#### Records shown ####

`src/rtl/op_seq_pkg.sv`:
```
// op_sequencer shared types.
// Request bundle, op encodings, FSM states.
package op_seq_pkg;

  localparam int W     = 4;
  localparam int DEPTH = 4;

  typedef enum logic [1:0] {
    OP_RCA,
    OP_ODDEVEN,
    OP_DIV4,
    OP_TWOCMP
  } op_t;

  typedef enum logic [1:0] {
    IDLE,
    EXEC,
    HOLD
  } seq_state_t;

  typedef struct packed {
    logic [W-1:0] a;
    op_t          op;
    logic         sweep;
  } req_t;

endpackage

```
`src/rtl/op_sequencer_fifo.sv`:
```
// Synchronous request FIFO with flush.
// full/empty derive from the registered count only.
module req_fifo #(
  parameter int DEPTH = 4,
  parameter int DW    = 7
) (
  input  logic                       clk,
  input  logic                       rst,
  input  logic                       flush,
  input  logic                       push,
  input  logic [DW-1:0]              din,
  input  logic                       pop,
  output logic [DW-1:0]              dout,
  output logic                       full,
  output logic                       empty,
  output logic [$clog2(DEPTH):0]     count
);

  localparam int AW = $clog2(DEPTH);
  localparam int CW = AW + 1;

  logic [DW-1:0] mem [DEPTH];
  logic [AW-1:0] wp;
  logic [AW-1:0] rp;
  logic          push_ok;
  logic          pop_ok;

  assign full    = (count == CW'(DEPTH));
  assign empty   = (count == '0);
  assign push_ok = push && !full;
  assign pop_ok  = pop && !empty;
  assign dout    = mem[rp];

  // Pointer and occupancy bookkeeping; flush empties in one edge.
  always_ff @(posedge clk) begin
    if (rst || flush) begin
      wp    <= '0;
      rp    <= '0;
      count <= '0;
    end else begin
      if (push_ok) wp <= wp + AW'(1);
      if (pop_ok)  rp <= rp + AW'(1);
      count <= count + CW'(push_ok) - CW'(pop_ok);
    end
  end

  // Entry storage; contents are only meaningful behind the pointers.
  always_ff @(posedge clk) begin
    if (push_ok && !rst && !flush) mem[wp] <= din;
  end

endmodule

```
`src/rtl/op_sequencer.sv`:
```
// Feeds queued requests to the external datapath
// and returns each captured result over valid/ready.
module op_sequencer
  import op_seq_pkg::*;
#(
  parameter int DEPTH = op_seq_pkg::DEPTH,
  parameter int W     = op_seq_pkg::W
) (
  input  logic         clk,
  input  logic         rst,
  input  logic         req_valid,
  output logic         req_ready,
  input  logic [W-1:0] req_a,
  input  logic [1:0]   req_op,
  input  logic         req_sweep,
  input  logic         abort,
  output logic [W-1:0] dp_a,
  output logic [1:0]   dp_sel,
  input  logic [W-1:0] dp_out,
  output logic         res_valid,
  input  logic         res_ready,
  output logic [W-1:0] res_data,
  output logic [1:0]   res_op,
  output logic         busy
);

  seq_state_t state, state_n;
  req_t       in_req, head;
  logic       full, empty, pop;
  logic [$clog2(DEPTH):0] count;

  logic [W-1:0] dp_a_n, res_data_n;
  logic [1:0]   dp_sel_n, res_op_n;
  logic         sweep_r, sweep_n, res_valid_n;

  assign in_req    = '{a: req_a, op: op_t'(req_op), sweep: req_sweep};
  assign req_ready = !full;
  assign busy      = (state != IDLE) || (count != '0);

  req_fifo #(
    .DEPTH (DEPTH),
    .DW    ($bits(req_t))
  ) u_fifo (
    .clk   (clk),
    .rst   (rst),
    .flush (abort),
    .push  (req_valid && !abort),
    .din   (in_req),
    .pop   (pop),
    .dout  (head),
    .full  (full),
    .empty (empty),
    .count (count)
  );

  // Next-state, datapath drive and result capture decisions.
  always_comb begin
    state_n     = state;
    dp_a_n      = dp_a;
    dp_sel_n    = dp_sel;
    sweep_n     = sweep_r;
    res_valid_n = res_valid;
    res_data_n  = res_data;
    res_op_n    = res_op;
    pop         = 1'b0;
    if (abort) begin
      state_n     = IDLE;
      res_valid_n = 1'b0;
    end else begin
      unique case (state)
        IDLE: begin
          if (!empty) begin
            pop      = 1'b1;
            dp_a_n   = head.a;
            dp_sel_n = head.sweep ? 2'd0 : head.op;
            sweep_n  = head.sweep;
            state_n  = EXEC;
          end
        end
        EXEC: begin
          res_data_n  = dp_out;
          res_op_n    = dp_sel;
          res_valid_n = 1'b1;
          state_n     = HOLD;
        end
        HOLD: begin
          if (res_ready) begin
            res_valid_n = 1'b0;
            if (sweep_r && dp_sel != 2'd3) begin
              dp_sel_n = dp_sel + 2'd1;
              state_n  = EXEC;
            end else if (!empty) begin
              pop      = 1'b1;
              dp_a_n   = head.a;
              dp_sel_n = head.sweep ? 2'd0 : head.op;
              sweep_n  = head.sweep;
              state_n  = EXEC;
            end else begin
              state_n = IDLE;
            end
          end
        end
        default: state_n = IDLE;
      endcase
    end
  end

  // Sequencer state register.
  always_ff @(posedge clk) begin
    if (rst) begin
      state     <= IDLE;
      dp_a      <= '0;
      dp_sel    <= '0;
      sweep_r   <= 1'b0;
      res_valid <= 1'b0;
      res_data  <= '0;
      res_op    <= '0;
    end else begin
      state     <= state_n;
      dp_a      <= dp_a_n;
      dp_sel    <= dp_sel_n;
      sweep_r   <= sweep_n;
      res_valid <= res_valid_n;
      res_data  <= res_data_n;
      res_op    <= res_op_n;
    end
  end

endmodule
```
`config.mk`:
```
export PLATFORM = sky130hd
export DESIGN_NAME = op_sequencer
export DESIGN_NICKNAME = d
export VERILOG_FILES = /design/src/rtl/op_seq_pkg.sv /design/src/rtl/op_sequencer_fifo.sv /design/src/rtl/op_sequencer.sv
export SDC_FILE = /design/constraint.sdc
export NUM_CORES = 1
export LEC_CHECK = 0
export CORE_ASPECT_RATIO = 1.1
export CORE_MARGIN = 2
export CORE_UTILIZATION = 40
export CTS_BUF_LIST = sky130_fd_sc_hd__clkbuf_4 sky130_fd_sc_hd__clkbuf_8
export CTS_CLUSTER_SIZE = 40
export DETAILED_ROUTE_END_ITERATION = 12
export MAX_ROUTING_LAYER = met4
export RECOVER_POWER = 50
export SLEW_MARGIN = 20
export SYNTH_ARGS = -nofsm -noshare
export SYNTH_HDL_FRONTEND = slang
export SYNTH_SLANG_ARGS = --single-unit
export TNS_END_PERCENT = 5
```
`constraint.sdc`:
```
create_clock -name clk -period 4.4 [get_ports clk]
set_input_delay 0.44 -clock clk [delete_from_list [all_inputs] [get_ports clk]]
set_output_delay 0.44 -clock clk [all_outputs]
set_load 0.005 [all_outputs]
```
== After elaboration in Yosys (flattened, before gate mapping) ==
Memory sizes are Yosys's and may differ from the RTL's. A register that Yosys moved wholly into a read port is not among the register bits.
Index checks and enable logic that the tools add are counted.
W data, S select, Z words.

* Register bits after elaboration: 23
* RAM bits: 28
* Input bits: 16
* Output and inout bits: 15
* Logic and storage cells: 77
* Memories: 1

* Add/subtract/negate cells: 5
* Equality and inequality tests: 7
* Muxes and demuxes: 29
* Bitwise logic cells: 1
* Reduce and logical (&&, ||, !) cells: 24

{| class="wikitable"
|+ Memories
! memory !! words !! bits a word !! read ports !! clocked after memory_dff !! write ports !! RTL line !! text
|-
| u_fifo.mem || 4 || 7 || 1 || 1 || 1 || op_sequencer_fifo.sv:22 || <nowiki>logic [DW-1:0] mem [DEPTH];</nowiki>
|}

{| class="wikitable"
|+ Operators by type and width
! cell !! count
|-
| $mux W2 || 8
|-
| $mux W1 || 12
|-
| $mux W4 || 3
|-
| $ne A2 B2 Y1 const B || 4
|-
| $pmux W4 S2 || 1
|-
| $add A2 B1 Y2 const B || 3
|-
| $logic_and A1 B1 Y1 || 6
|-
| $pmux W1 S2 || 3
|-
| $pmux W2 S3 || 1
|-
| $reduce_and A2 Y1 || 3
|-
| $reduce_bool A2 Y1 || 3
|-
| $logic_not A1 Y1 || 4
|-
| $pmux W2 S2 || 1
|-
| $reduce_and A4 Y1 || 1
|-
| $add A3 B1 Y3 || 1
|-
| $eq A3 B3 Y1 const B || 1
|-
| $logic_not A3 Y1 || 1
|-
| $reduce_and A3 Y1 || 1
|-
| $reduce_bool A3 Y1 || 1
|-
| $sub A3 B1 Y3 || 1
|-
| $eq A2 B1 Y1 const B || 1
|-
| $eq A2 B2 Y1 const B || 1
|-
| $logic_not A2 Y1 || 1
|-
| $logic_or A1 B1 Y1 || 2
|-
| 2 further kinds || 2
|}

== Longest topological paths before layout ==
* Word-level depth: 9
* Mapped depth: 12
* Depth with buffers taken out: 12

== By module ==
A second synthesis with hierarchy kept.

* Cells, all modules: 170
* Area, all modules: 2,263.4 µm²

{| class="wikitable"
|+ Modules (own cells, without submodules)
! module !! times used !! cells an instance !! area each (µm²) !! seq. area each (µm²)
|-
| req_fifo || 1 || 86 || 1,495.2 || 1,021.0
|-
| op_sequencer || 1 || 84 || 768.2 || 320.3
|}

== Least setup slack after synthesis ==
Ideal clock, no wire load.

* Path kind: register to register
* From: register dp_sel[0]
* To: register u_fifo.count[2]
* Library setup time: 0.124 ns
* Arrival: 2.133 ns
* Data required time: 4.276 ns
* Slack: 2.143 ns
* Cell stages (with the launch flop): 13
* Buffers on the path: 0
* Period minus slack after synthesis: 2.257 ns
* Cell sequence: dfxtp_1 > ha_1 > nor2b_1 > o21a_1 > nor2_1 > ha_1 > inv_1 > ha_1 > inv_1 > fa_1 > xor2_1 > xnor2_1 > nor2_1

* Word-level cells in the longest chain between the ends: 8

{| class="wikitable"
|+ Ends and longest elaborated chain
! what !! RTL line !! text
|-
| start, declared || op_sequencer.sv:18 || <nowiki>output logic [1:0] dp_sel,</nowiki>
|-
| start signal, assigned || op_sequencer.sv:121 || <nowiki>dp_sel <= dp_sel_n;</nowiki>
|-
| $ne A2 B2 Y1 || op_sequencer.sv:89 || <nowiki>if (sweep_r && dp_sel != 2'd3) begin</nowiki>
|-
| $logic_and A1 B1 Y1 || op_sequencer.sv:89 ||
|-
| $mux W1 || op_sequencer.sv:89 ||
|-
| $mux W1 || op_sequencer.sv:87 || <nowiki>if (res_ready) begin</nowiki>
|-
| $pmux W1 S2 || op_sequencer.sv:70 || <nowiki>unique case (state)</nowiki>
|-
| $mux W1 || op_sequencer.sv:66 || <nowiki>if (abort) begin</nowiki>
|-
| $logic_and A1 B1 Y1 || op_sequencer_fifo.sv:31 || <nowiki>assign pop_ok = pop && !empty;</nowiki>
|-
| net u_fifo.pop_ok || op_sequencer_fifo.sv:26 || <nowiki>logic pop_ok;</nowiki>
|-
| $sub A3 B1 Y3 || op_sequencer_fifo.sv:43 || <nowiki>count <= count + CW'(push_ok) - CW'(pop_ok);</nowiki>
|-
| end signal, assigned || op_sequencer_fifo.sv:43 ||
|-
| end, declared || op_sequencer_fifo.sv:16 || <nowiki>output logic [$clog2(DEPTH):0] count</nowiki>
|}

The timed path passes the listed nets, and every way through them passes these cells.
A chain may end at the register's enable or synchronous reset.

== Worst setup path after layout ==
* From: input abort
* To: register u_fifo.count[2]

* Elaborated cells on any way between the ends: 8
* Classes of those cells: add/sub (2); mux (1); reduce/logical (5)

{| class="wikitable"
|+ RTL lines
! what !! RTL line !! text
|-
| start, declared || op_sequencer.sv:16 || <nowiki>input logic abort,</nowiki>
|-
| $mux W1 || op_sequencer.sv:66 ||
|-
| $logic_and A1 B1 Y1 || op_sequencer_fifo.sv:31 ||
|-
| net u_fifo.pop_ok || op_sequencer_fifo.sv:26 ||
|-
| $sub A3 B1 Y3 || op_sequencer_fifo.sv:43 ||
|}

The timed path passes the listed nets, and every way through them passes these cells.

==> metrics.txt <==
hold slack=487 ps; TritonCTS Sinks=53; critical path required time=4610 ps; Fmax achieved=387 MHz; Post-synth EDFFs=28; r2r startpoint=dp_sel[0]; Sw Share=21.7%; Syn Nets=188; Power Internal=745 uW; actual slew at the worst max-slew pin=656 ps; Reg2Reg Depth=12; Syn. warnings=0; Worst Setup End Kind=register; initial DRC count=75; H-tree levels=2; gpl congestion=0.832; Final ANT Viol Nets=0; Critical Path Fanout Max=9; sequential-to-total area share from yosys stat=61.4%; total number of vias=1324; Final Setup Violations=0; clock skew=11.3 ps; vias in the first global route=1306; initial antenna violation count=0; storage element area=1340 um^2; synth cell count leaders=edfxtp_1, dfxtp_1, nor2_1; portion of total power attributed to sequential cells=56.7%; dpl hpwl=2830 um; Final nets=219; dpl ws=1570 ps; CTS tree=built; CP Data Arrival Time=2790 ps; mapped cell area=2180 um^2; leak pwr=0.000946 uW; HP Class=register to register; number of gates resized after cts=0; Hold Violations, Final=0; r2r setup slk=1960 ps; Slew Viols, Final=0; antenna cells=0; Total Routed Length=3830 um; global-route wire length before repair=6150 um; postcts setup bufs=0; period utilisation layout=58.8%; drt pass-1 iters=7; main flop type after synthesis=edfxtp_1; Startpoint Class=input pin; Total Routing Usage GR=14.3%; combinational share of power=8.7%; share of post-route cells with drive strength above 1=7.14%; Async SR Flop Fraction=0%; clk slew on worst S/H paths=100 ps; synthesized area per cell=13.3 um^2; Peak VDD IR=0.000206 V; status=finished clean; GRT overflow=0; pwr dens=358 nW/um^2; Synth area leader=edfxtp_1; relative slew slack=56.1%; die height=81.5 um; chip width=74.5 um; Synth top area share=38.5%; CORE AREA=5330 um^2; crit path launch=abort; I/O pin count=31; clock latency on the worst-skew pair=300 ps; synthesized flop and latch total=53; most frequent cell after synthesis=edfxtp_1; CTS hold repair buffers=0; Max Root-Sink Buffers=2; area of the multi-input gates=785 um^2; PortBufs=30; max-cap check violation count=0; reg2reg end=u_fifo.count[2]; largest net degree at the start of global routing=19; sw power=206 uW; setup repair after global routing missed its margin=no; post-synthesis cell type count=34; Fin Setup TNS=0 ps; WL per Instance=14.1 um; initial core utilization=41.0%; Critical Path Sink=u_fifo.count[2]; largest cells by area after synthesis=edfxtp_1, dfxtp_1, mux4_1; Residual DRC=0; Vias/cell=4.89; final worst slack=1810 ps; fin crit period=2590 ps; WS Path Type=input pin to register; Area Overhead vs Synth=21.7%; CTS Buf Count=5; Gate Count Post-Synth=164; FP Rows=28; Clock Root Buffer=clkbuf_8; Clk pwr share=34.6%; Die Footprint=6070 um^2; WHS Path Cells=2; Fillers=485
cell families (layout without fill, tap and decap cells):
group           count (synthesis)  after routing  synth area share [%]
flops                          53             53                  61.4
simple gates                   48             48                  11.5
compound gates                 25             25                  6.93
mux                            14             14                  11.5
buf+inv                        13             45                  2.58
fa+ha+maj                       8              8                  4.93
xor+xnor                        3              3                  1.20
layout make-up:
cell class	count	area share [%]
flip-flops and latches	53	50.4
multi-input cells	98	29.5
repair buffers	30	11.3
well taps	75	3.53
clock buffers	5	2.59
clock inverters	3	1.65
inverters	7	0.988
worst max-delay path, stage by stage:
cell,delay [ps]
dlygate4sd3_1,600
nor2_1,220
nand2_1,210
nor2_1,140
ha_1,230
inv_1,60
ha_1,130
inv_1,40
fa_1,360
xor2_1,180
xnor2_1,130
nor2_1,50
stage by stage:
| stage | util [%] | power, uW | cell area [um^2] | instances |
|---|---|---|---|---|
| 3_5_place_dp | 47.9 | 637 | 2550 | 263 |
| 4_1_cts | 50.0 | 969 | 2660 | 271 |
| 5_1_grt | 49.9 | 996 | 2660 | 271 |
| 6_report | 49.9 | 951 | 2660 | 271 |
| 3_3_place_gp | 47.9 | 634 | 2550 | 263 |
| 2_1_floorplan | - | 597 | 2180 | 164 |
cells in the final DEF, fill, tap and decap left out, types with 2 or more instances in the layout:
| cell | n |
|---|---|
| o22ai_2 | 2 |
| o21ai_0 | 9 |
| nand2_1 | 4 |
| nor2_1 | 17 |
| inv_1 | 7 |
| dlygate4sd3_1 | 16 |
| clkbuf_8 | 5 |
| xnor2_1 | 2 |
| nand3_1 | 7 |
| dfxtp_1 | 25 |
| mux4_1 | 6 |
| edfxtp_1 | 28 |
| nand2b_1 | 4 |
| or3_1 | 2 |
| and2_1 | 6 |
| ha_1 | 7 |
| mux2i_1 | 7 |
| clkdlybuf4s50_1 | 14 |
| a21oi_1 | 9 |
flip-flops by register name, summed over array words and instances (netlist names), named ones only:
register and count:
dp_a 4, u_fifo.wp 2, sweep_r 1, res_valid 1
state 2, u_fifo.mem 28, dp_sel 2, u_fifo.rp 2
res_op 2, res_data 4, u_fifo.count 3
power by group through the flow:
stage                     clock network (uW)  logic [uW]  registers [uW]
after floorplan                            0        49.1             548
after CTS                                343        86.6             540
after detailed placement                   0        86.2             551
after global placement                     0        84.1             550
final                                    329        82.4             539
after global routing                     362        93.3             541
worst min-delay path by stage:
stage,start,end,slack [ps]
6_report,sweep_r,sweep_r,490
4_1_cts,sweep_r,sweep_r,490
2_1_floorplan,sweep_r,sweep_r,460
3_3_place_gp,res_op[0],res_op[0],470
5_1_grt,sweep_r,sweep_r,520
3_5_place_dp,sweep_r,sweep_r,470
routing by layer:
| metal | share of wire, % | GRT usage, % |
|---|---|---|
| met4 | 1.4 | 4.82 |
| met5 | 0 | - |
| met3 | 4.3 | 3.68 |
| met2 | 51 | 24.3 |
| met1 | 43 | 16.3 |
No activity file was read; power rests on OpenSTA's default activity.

####

Task: Your response should be each line that includes the word "group", copied from the records.

Solution to this problem:
group           count (synthesis)  after routing  synth area share [%]
power by group through the flow:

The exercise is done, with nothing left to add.